Y pronto hay franceses: desde la invasión de Egipto por Napoleón en 1798 y, definitivamente, la conquista de Argelia por Francia a partir de 1830. Y ahí es cuando el Mediterráneo se va al carajo.
Porque Francia no absorbió el territorio con todo lo que había dentro, como era habitual en las conquistas de imperios, desde Aníbal a Solimán, sino que inventó un nuevo método: el colonialismo, la separación entre colonos e indígenas. O mejor dicho, por primera vez llevó esta división entre conquistadores y pueblos sometidos al terreno de un concepto recién estrenado: la ciudadanía de la República, la igualdad jurídica de todas las clases sociales, sin siervos ni señores… siempre que no fuesen indígenas. Es decir, musulmanes.

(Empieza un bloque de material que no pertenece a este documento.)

Source: an optimization exercise on an open RTL-to-GDS flow (aim: small area, a short achievable clock period and few clock cycles per item). Production flows keep margins and buffers that such runs may drop. Only the layout flow was run in this run; the RTL was not checked for function there.

## design/flow/config.mk

```make
export PLATFORM = sky130hd
export DESIGN_NAME = pbkdf2_iter
export DESIGN_NICKNAME = pbkdf2_iter
export VERILOG_FILES = /design/flow/design.v
export SDC_FILE = /design/flow/constraint.sdc
export NUM_CORES = 4
export LEC_CHECK = 0
export CAP_MARGIN = 20
export CORE_MARGIN = 2
export CORE_UTILIZATION = 40
export PLACE_DENSITY = 0.6
export SLEW_MARGIN = 20
```

## design/flow/constraint.sdc

```tcl
create_clock -name core_clock -period 10.0 [get_ports {clk}]
set_input_delay 2.0000 -clock core_clock [delete_from_list [all_inputs] [get_ports {clk}]]
set_output_delay 2.0000 -clock core_clock [all_outputs]
set_load 0.01 [all_outputs]
```

## design/flow/design.v

```verilog
module pbkdf2_iter (
    input  wire         clk,
    input  wire         rst,           
    input  wire         in_valid,
    output wire         in_ready,
    input  wire [255:0] istate,
    input  wire [255:0] ostate,
    input  wire [255:0] u1,
    input  wire [16:0]  iterations,    
    output reg          out_valid,
    output wire [255:0] dk
);
    localparam [255:0] PAD = {32'h80000000, 32'h0, 32'h0, 32'h0,
                              32'h0, 32'h0, 32'h0, 32'h00000300};
    function [31:0] rotr;
        input [31:0] x;
        input integer n;
        rotr = (x >> n) | (x << (32 - n));
    endfunction
    function [31:0] big_sigma0;
        input [31:0] x;
        big_sigma0 = rotr(x, 2) ^ rotr(x, 13) ^ rotr(x, 22);
    endfunction
    function [31:0] big_sigma1;
        input [31:0] x;
        big_sigma1 = rotr(x, 6) ^ rotr(x, 11) ^ rotr(x, 25);
    endfunction
    function [31:0] small_sigma0;
        input [31:0] x;
        small_sigma0 = rotr(x, 7) ^ rotr(x, 18) ^ (x >> 3);
    endfunction
    function [31:0] small_sigma1;
        input [31:0] x;
        small_sigma1 = rotr(x, 17) ^ rotr(x, 19) ^ (x >> 10);
    endfunction
    reg  [255:0] ist;           
    reg  [255:0] ost;           
    reg  [255:0] tacc;          
    reg  [255:0] hs;            
    reg  [511:0] wwin;          
    reg  [5:0]   rnd;           
    reg          fin;           
    reg          outer;         
    reg  [16:0]  remaining;     
    reg          busy;
    assign in_ready = !busy;
    assign dk       = tacc;
    reg [31:0] k_t;
    always @(*) begin
        case (rnd)
            6'd0: k_t = 32'h428a2f98;
            6'd1: k_t = 32'h71374491;
            6'd2: k_t = 32'hb5c0fbcf;
            6'd3: k_t = 32'he9b5dba5;
            6'd4: k_t = 32'h3956c25b;
            6'd5: k_t = 32'h59f111f1;
            6'd6: k_t = 32'h923f82a4;
            6'd7: k_t = 32'hab1c5ed5;
            6'd8: k_t = 32'hd807aa98;
            6'd9: k_t = 32'h12835b01;
            6'd10: k_t = 32'h243185be;
            6'd11: k_t = 32'h550c7dc3;
            6'd12: k_t = 32'h72be5d74;
            6'd13: k_t = 32'h80deb1fe;
            6'd14: k_t = 32'h9bdc06a7;
            6'd15: k_t = 32'hc19bf174;
            6'd16: k_t = 32'he49b69c1;
            6'd17: k_t = 32'hefbe4786;
            6'd18: k_t = 32'h0fc19dc6;
            6'd19: k_t = 32'h240ca1cc;
            6'd20: k_t = 32'h2de92c6f;
            6'd21: k_t = 32'h4a7484aa;
            6'd22: k_t = 32'h5cb0a9dc;
            6'd23: k_t = 32'h76f988da;
            6'd24: k_t = 32'h983e5152;
            6'd25: k_t = 32'ha831c66d;
            6'd26: k_t = 32'hb00327c8;
            6'd27: k_t = 32'hbf597fc7;
            6'd28: k_t = 32'hc6e00bf3;
            6'd29: k_t = 32'hd5a79147;
            6'd30: k_t = 32'h06ca6351;
            6'd31: k_t = 32'h14292967;
            6'd32: k_t = 32'h27b70a85;
            6'd33: k_t = 32'h2e1b2138;
            6'd34: k_t = 32'h4d2c6dfc;
            6'd35: k_t = 32'h53380d13;
            6'd36: k_t = 32'h650a7354;
            6'd37: k_t = 32'h766a0abb;
            6'd38: k_t = 32'h81c2c92e;
            6'd39: k_t = 32'h92722c85;
            6'd40: k_t = 32'ha2bfe8a1;
            6'd41: k_t = 32'ha81a664b;
            6'd42: k_t = 32'hc24b8b70;
            6'd43: k_t = 32'hc76c51a3;
            6'd44: k_t = 32'hd192e819;
            6'd45: k_t = 32'hd6990624;
            6'd46: k_t = 32'hf40e3585;
            6'd47: k_t = 32'h106aa070;
            6'd48: k_t = 32'h19a4c116;
            6'd49: k_t = 32'h1e376c08;
            6'd50: k_t = 32'h2748774c;
            6'd51: k_t = 32'h34b0bcb5;
            6'd52: k_t = 32'h391c0cb3;
            6'd53: k_t = 32'h4ed8aa4a;
            6'd54: k_t = 32'h5b9cca4f;
            6'd55: k_t = 32'h682e6ff3;
            6'd56: k_t = 32'h748f82ee;
            6'd57: k_t = 32'h78a5636f;
            6'd58: k_t = 32'h84c87814;
            6'd59: k_t = 32'h8cc70208;
            6'd60: k_t = 32'h90befffa;
            6'd61: k_t = 32'ha4506ceb;
            6'd62: k_t = 32'hbef9a3f7;
            6'd63: k_t = 32'hc67178f2;
            default: k_t = 32'h0;
        endcase
    end
    wire [31:0] a = hs[255:224];
    wire [31:0] b = hs[223:192];
    wire [31:0] c = hs[191:160];
    wire [31:0] d = hs[159:128];
    wire [31:0] e = hs[127:96];
    wire [31:0] f = hs[95:64];
    wire [31:0] g = hs[63:32];
    wire [31:0] h = hs[31:0];
    wire [31:0] w_t  = wwin[511:480];
    wire [31:0] ch   = (e & f) ^ (~e & g);
    wire [31:0] maj  = (a & b) ^ (a & c) ^ (b & c);
    wire [31:0] t1   = h + big_sigma1(e) + ch + k_t + w_t;
    wire [31:0] t2   = big_sigma0(a) + maj;
    wire [255:0] hs_next = {t1 + t2, a, b, c, d + t1, e, f, g};
    wire [31:0] w_new = small_sigma1(wwin[63:32]) + wwin[223:192]
                      + small_sigma0(wwin[479:448]) + wwin[511:480];
    wire [255:0] base = outer ? ost : ist;
    wire [255:0] digest;
    genvar gi;
    generate
        for (gi = 0; gi < 8; gi = gi + 1) begin : g_add
            assign digest[255-32*gi -: 32] = base[255-32*gi -: 32] + hs[255-32*gi -: 32];
        end
    endgenerate
    always @(posedge clk) begin
        if (rst) begin
            busy      <= 1'b0;
            out_valid <= 1'b0;
            fin       <= 1'b0;
            outer     <= 1'b0;
            rnd       <= 6'd0;
        end else begin
            out_valid <= 1'b0;
            if (!busy) begin
                if (in_valid) begin
                    fin   <= 1'b0;
                    outer <= 1'b0;
                    rnd   <= 6'd0;
                    if (iterations == 17'd1)
                        out_valid <= 1'b1;
                    else
                        busy <= 1'b1;
                end
            end else if (!fin) begin
                rnd <= rnd + 6'd1;
                if (rnd == 6'd63)
                    fin <= 1'b1;
            end else begin
                fin <= 1'b0;
                rnd <= 6'd0;
                if (!outer) begin
                    outer <= 1'b1;
                end else begin
                    outer <= 1'b0;
                    if (remaining == 17'd1) begin
                        busy      <= 1'b0;
                        out_valid <= 1'b1;
                    end
                end
            end
        end
    end
    always @(posedge clk) begin
        if (!busy) begin
            if (in_valid) begin
                ist       <= istate;
                ost       <= ostate;
                tacc      <= u1;
                remaining <= iterations - 17'd1;
                hs        <= istate;
                wwin      <= {u1, PAD};
            end
        end else if (!fin) begin
            hs   <= hs_next;
            wwin <= {wwin[479:0], w_new};
        end else begin
            wwin <= {digest, PAD};
            if (!outer) begin
                hs <= ost;
            end else begin
                hs        <= ist;
                tacc      <= tacc ^ digest;
                remaining <= remaining - 17'd1;
            end
        end
    end
endmodule
```

## design/flow/run.sh

```bash
#!/bin/bash
# synth_recipe.tcl (not shown) runs the flow's synth.tcl, then flattens the netlist and writes it again
# the make line also repeats each setting of config.mk as NAME=value (left out here)
make -C /OpenROAD-flow-scripts/flow DESIGN_CONFIG=/design/flow/config.mk WORK_HOME=/design/flow/orfs CLKGATE_MAP_FILE= SYNTH_SCRIPT=/design/flow/synth_recipe.tcl finish
```

==> results.yml <==
outcome:
  outcome: "timing/DRC/antenna clean"
synthesis:
  seq_area_frac_synth_pct: 48.5
  synth_ff_type: "edfxtp_1"
  synth.distinct_cells: 94
  synth-async-reset-ratio_pct: 0
  synthCells: 8829
  synth-seq-cells: 1595
  synth_area_um2: 97900
  synth_compound_area_share_pct: 15.1
  synth_edf_count: 1553
  synth_top_family_by_area: "compound AO/OA/AOI/OAI gates"
  syn_area_per_cell_um2: 11.1
  synth_nets: 10205
  ys_warn_count: 1
  yosys.area_share.simple_pct: 8.25
  yosys.area_share.adder_pct: 9.03
  synth_xor_xnor_area_share_pct: 7.79
  synth.area.mux_share_pct: 7.80
clock_network:
  clk_latency_ns: 0.86
  cts_made_buffers: 180
  cts-resized-gates: 0
  htree_levels: 4
  clk_pin_slew_ns: 0.06
  cts_tree: "done"
  cts-root-buf: "clkbuf_16"
  postCtsSetupRepairBufs: 0
  cts_max_path_buffers: 3
  cts_hold_buf: 0
  clock-sinks: 1595
floorplanning:
  die_x_um: 499
  design.die.area_um2: 249000
  start_util_pct: 40.2
  die_h_um: 499
  rows: 181
  core_region_area_um2: 243000
  num_io_pins: 1046
placed_design:
  dp_hpwl_um: 343000
  dp.cells: 12697
  routabilityCongestion: 0.965
  io_buffers: 1045
  placed_cell_area_um2: 112000
global_routing:
  grt_pass1_vias: 73092
  use_met3_pct: 6.57
  grtUsageTotal_pct: 34.1
  antenna_found_initial: 69
  gr-total-overflow: 0
  grt_max_degree: 190
  grt_pass1_wl_um: 593000
  grt_use_met1_pct: 47.6
  top_usage_layer: "met2"
  gr-usage-met2_pct: 51.9
final_layout:
  final_cell_mix: "edfxtp_1 (1553), clkdlybuf4s50_1 (1045), a21oi_1 (867)"
  area_delta_synth_final_pct: 20.3
  fillers: 22090
  finalNetCount: 11053
  drive_above_1_share_pct: 7.53
  ff_latch_area_um2: 47500
  final_cells: 13065
  stdcell_area_um2: 118000
  multi_input_comb_area_um2: 47100
  final_common_cell: "edfxtp_1"
timing:
  hold_viol_final: 0
  max_freq_ghz: 0.125
  finalSetupViolCount: 0
  fin_crit_ns: 7.97
  fin_skew_ns: 0.0672
  max-slew-margin-rel_pct: 16.5
  tightest_slew_ns: 1.24
  drv_slew: 0
  rsz0062_at_grt: "false"
  fin_crit_sh_pct: 79.7
setup_path:
  cp_data_arrival_time_ns: 8.54
  start_kind: "flop"
  crit_slowest_cell: "o311ai_0"
  end_kind: "flop"
  worst-setup-path-type: "reg2reg"
  cpPeakStageDelay_ns: 0.62
  cp.required_ns: 10.57
  critical_path_peak_fanout: 5
routing:
  viasPerCell: 5.93
  ant_nets: 0
  wl_per_cell_um: 33.6
  dr_total_vias: 77521
  drc_errors: 0
  wl_um: 439000
  drt_iter0_drc: 10003
  first_pass_iters: 6
run:
  drv_cap: 0
worst_hold_path:
  hold_class: "reg2reg"
-- kinds of logic (layout without fill, tap and decap cells) --
logic type / count (synthesis) / in the layout
other: 0 / 37
buffers and inverters: 920 / 1917
multiplexers: 722 / 722
adder cells (fa/ha/maj): 590 / 590
AO/OA/AOI/OAI: 2352 / 2352
AND/OR/NAND/NOR: 1782 / 1782
XOR/XNOR: 868 / 868
flip-flops: 1595 / 1595
-- metal layers --
| layer | wire length, um | vias up |
|---|---|---|
| met3 | 40300 | 627 |
| met1 | 184000 | 38848 |
| met2 | 195000 | 4192 |
| met5 | 195 | - |
| met4 | 19800 | 30 |
| li1 | - | 33824 |
-- synthesized netlist by cell type (195+ instances only) --
cell	count	share of area [%]
clkbuf_1	414	1.6
xor2_1	300	2.7
a211oi_1	256	2.0
edfxtp_1	1553	48
and2_1	213	1.4
a21oi_1	868	4.4
inv_1	446	1.7
ha_1	393	5.0
o21ai_0	359	1.8
nor2_1	834	3.2
a21o_1	381	2.9
mux2_2	316	3.6
mux2i_1	405	4.1
xnor2_1	566	5.1
fa_1	195	4.0
nand2_1	338	1.3
-- final timing paths --
path / slack, ns / cells past startpoint / to / from
worst max register to register: 2.03 / 30 / hs[254]$_DFFE_PN_ / wwin[481]$_DFFE_PN_
worst max-delay path: 2.03 / 30 / hs[254]$_DFFE_PN_ / wwin[481]$_DFFE_PN_
worst min-delay path: 0.51 / 1 / wwin[195]$_SDFFCE_PN0N_ / wwin[163]$_SDFFCE_PN0N_
worst min register to register: 0.51 / 1 / wwin[195]$_SDFFCE_PN0N_ / wwin[163]$_SDFFCE_PN0N_
-- sequential cells by signal, summed over array words and instances (netlist names), 6 cells and up --
register   count
wwin         512
rnd            6
k_t           32
ost          256
ist          256
hs           256
remaining     17
tacc         256
-- metrics by stage --
step / setup WS, ns / setup TNS [ns] / util [%] / hold WS (ns)
final: 2.03 / 0 / 48.4 / 0.506
after global placement: 2.23 / 0 / 45.9 / 0.499
after global routing: 1.61 / 0 / 48.4 / 0.525
after CTS: 2.10 / 0 / 48.4 / 0.497
after detailed placement: 2.14 / 0 / 45.9 / 0.502
after floorplan: -4.16 / -3194.52 / - / 0.497
-- worst max-delay path, delay by kind of cell, from the launching register on --
kind                     cells  cell delay (ns)
AO/OA/AOI/OAI               12             2.94
adder cells (fa/ha/maj)      6             2.65
AND/OR/NAND/NOR              6             0.99
buffers and inverters        4             0.43
flip-flops                   1             0.36
XOR/XNOR                     2             0.35
-- area by class of cell --
| type | instances | share of cell area (%) |
|---|---|---|
| Sequential cell | 1595 | 40.3 |
| Multi-Input combinational cell | 6314 | 40.0 |
| Timing Repair Buffer | 1137 | 9.69 |
| Clock buffer | 208 | 3.97 |
| Tap cell | 3202 | 3.40 |
| Inverter | 449 | 1.45 |
| Clock inverter | 123 | 1.14 |
| Antenna cell | 37 | 0.0786 |

## port drivers added, routing unchanged
The results above use ideal ports. As a check the final layout listed here was re-extracted and re-timed, cells and wires unchanged.
Step 1 assumes that a clkbuf_16 drives the clock port and a buf_2 every other input.
Step 2 moves the port delays by t, midway between the first and last clock arrival at a register: inputs arrive t later, outputs are due t later. That takes back most of the time a late clock gives input paths.
Slacks: no drivers / after step 1 / after step 2; pairs: no drivers / after step 1.
shift t [ns]: 0.921
setup WS [ns]: 2.030 / 2.030 / 2.030
worst data-port slew with drivers (ns): 0.34
After both steps this run still meets setup and hold. For this run, drivers alone change the setup slack by 0.000 ns; drivers and shift together by 0.000 ns.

Porque a los judíos argelinos, tan bereberes, tan africanos y tan árabes (de idioma) como el resto de la población, sí se les dio la nacionalidad en bloque en 1870, haciéndoles creer que ellos eran algo mejor que los moros. Colocando el primer clavo en un ataúd que medio siglo más tarde iría inhumando Palestina.
El colonialismo francés inventó la división entre europeos y musulmanes: los primeros identificados por un concepto geográfico (entraban en el saco españoles, italianos, malteses, por modestos y proletarios que fueran), los otros por una religión. Con ello convirtió la religión, únicamente la de los sometidos, en algo que antes no había sido: una bandera política enfrentada no a otra religión, como de toda la vida de dios, sino a un concepto civilizatorio, al laicismo. La vieja lucha entre moros y cristianos, hermanos enemigos, mellizos indistinguibles, se transformó en una confrontación radicalmente distinta. Un siglo más tarde se llegaría a conocer como “choque de civilizaciones”.
Ignoran que en 1600 ya hubo embajador marroquí acreditado ante la reina de Inglaterra
El derrumbe definitivo del Imperio otomano, simultáneo con el de las Austrias, igualmente multinacional, vino en el peor momento, a principios de un siglo XX que ya había inventado el concepto de nación como un colectivo “étnico”, unido por el idioma y hasta por lazos de sangre, pero aún le atribuía una religión única irrenunciable. De ahí que el intercambio de población acordado entre Turquía y Grecia, hoy diríamos limpieza étnica, se basaba en la religión: griego era quien fuese cristiano, así hablase turco, turco era todo musulmán, aunque su idioma fuese el de Homero.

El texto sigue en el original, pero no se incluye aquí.